Note some differences in filepaths:
- 2013: `2013-National-Transit-Database/2013-Table-19-Transit-Operating-Stats.xls`
- ~~2014: `2014-National-Transit-Database/2014-Table-19-Transit-Operating-Stats.xls`~~ *Error with macros, download manually*
- 2015: `2015-NTD-Tables-APTA/Metrics.xlsm`
- 2016: `2016-National-Transit-Database/2016-NTD-Metrics_0.xlsx`
- 2017: `2017-National-Transit-Database/Metrics_1.xlsm`
- 2018: `2018-National-Transit-Database/Metrics_2.xlsx`
- 2019: `2019_Annual_Database_Files/Metrics_Static.xlsx`
- 2020: `2020_Annual_Database_Files/Metrics_Static.xlsx`

In [58]:
file_paths = {
    2013: '2013-Table-19-Transit-Operating-Stats.xls',
    2014: '2014-Table-19-Transit-Operating-Stats.xls',
    2015: 'Metrics.xlsm',
    2016: '2016-NTD-Metrics_0.xlsx',
    2017: 'Metrics_1.xlsm',
    2018: 'Metrics_2.xlsx',
    2019: '2019_Annual_Database_Files/Metrics_Static.xlsx',
    2020: '2020_Annual_Database_Files/Metrics_Static.xlsx'
}

In [81]:
def get_zip(year):
    if year == 2017:
        url = requests.get('https://www.apta.com/wp-content/uploads/Resources/resources/statistics/Documents/NTD_Data/2017-National-Transit-Database.zip')
    elif year == 2015:
        url = requests.get('https://www.apta.com/wp-content/uploads/2015-NTD-Tables-APTA.zip')
    else:
        url = requests.get(f'https://www.apta.com/wp-content/uploads/{year}-National-Transit-Database.zip')

    zipfile = ZipFile(BytesIO(url.content))

    with zipfile.open(file_paths[year]) as f:
        if year == 2013:
            df = pd.read_excel(f, sheet_name="Op_Stats_Service", skiprows=[0])
        # elif year == 2014:
        #     df = pd.read_excel(f, sheet_name="Op_Stats_Service", skiprows=[0, 3])
        else:
            df = pd.read_excel(f, sheet_name="Metrics")

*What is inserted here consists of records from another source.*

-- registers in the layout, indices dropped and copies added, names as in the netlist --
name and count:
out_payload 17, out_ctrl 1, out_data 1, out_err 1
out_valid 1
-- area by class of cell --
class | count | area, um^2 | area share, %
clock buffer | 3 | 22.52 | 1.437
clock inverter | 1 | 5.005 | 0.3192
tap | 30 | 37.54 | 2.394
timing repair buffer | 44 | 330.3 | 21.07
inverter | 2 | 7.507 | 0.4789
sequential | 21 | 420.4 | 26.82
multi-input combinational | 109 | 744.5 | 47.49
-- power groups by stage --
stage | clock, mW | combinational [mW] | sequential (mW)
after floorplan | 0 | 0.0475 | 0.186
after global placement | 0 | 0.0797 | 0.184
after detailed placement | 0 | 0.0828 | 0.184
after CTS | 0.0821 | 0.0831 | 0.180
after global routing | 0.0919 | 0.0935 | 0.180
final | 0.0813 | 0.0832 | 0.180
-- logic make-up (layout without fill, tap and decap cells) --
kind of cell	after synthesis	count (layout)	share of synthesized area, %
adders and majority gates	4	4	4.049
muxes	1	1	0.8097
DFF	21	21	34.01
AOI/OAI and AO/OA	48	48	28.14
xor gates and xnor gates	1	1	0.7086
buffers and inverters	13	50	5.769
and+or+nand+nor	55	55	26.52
===== src/rtl/nrx_shift.sv =====
module nrx_shift #(
    parameter int W = 4
) (
    input  logic         clk_i,
    input  logic         rst_ni,
    input  logic         clear_i,
    input  logic         shift_i,
    input  logic         bit_i,
    output logic [W-1:0] word_next_o
);
    logic [W-1:0] word_d, word_q;

    always_comb begin
        word_next_o = {bit_i, word_q[W-1:1]};
        word_d      = word_q;
        if (clear_i)      word_d = '0;
        else if (shift_i) word_d = word_next_o;
    end

    always_ff @(posedge clk_i or negedge rst_ni) begin
        if (!rst_ni) word_q <= '0;
        else         word_q <= word_d;
    end
endmodule
[src/rtl/tick_timer_pkg.sv]
// Package: shared types for the tick timer.
// Assumes: at most one write operation takes effect per cycle. The top
// module decodes its write strobes into this encoding.
package tick_timer_pkg;

    // Which register the write port updates in the current cycle.
    typedef enum logic [1:0] {
        WOP_NONE  = 2'd0,
        WOP_COUNT = 2'd1,
        WOP_LIMIT = 2'd2
    } wr_op_e;

    // Value the disable flag takes on reset.
    localparam logic DIS_AT_RESET = 1'b1;

endpackage

[src/rtl/tick_counter.sv]
// Module: tick_counter
// Holds the running count and the shared disable flag. The count advances
// on every strobe whether or not the flag is set. A count write loads the
// count. Either a count write or a limit write updates the flag.
// Assumes: op is already decoded, and a limit write outranks a count write.
module tick_counter
    import tick_timer_pkg::*;
#(
    parameter int unsigned VAL_W = 63
) (
    input  logic             clk,
    input  logic             rst_n,
    input  logic             tick_en,
    input  wr_op_e           op,
    input  logic [VAL_W-1:0] wr_val,
    input  logic             wr_dis,
    output logic [VAL_W-1:0] cnt_q,
    output logic             dis_q
);

    // Count register: a write loads it, otherwise a strobe advances it.
    always_ff @(posedge clk) begin
        if (!rst_n)
            cnt_q <= '0;
        else if (op == WOP_COUNT)
            cnt_q <= wr_val;
        else if (tick_en)
            cnt_q <= cnt_q + 1'b1;
    end

    // Disable flag: follows the top bit of either kind of write.
    always_ff @(posedge clk) begin
        if (!rst_n)
            dis_q <= DIS_AT_RESET;
        else if (op != WOP_NONE)
            dis_q <= wr_dis;
    end

    AST_RESET_COUNT: assert property (@(posedge clk)
        !rst_n |=> (cnt_q == '0 && dis_q));
    AST_COUNT_ADVANCE: assert property (@(posedge clk) disable iff (!rst_n)
        (tick_en && op != WOP_COUNT) |=> cnt_q == $past(cnt_q) + 1'b1);
    AST_COUNT_HOLD: assert property (@(posedge clk) disable iff (!rst_n)
        (!tick_en && op != WOP_COUNT) |=> $stable(cnt_q));
    AST_COUNT_LOAD: assert property (@(posedge clk) disable iff (!rst_n)
        (op == WOP_COUNT) |=> (cnt_q == $past(wr_val) && dis_q == $past(wr_dis)));

endmodule

[src/rtl/tick_compare.sv]
// Module: tick_compare
// Holds the limit and a one-shot arm bit. The first strobe that brings the
// count to or past the limit consumes the arm, and a pulse follows only if
// the flag is clear.
// Assumes: cnt_q and dis_q come from tick_counter in the same clock domain.
module tick_compare
    import tick_timer_pkg::*;
#(
    parameter int unsigned VAL_W = 63
) (
    input  logic             clk,
    input  logic             rst_n,
    input  logic             tick_en,
    input  wr_op_e           op,
    input  logic [VAL_W-1:0] wr_val,
    input  logic             wr_dis,
    input  logic [VAL_W-1:0] cnt_q,
    input  logic             dis_q,
    output logic             match_o
);

    logic [VAL_W-1:0] lim_q;
    logic             arm_q;
    logic [VAL_W-1:0] cnt_nxt;
    logic             hit;

    // Compare the count after this strobe against the limit.
    always_comb begin
        cnt_nxt = cnt_q + 1'b1;
        hit     = tick_en && (op == WOP_NONE) && arm_q && (cnt_nxt >= lim_q);
    end

    // Limit register: only a limit write changes it.
    always_ff @(posedge clk) begin
        if (!rst_n)
            lim_q <= '0;
        else if (op == WOP_LIMIT)
            lim_q <= wr_val;
    end

    // Arm bit: set by an enabled nonzero limit write, cleared by a hit.
    always_ff @(posedge clk) begin
        if (!rst_n)
            arm_q <= 1'b0;
        else if (op == WOP_LIMIT)
            arm_q <= (|wr_val) && !wr_dis;
        else if (hit)
            arm_q <= 1'b0;
    end

    // Match pulse: registered hit, masked by the disable flag.
    always_ff @(posedge clk) begin
        if (!rst_n)
            match_o <= 1'b0;
        else
            match_o <= hit && !dis_q;
    end

    AST_RESET_DISARM: assert property (@(posedge clk)
        !rst_n |=> (!arm_q && !match_o));
    AST_ZERO_LIMIT: assert property (@(posedge clk) disable iff (!rst_n)
        (op == WOP_LIMIT && wr_val == '0) |=> !arm_q);
    AST_DIS_LIMIT: assert property (@(posedge clk) disable iff (!rst_n)
        (op == WOP_LIMIT && wr_dis) |=> !arm_q);
    AST_ONE_CYCLE: assert property (@(posedge clk) disable iff (!rst_n)
        match_o |=> !match_o);
    AST_NO_MATCH_DIS: assert property (@(posedge clk) disable iff (!rst_n)
        match_o |-> !$past(dis_q));

endmodule

[src/rtl/tick_timer.sv]
// Module: tick_timer (top)
// Tick counter with compare limit. The top bit of the write word and of
// the read word is the shared disable flag.
// Assumes: CNT_W >= 2, and software does not rely on which write wins when
// both strobes are high (the limit write does).
module tick_timer
    import tick_timer_pkg::*;
#(
    parameter int unsigned CNT_W = 64
) (
    input  logic             clk,
    input  logic             rst_n,
    input  logic             tick_en,
    input  logic             cnt_wr,
    input  logic             lim_wr,
    input  logic [CNT_W-1:0] wr_data,
    output logic [CNT_W-1:0] rd_data,
    output logic             match_o
);

    localparam int unsigned VAL_W = CNT_W - 1;

    wr_op_e           op;
    logic [VAL_W-1:0] cnt_q;
    logic             dis_q;

    // Decode the write strobes; the limit write takes precedence.
    always_comb begin
        if (lim_wr)
            op = WOP_LIMIT;
        else if (cnt_wr)
            op = WOP_COUNT;
        else
            op = WOP_NONE;
    end

    tick_counter #(.VAL_W(VAL_W)) u_cnt (
        .clk     (clk),
        .rst_n   (rst_n),
        .tick_en (tick_en),
        .op      (op),
        .wr_val  (wr_data[VAL_W-1:0]),
        .wr_dis  (wr_data[CNT_W-1]),
        .cnt_q   (cnt_q),
        .dis_q   (dis_q)
    );

    tick_compare #(.VAL_W(VAL_W)) u_cmp (
        .clk     (clk),
        .rst_n   (rst_n),
        .tick_en (tick_en),
        .op      (op),
        .wr_val  (wr_data[VAL_W-1:0]),
        .wr_dis  (wr_data[CNT_W-1]),
        .cnt_q   (cnt_q),
        .dis_q   (dis_q),
        .match_o (match_o)
    );

    // Read view: the flag occupies the top bit.
    always_comb rd_data = {dis_q, cnt_q};

    AST_LIMIT_WINS: assert property (@(posedge clk) disable iff (!rst_n)
        (lim_wr && cnt_wr) |=> rd_data[CNT_W-1] == $past(wr_data[CNT_W-1]));

endmodule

    # Filter the DataFrame to rows where column J == 'RB'
    df_filtered = df[df["Mode"] == "RB"]

    # Save the filtered data to a new CSV file
    output_file = os.path.join(output_dir, f'transit_data_{year}_filtered.csv')
    df_filtered.to_csv(output_file, index=False)

In [85]:
for year in years:
    print(year)
    get_zip(year)

2013
2015
2016
2017
2018
2019
2020


In [50]:
# url = requests.get(f'https://www.apta.com/wp-content/uploads/2013-National-Transit-Database.zip')
# zipfile = ZipFile(BytesIO(url.content))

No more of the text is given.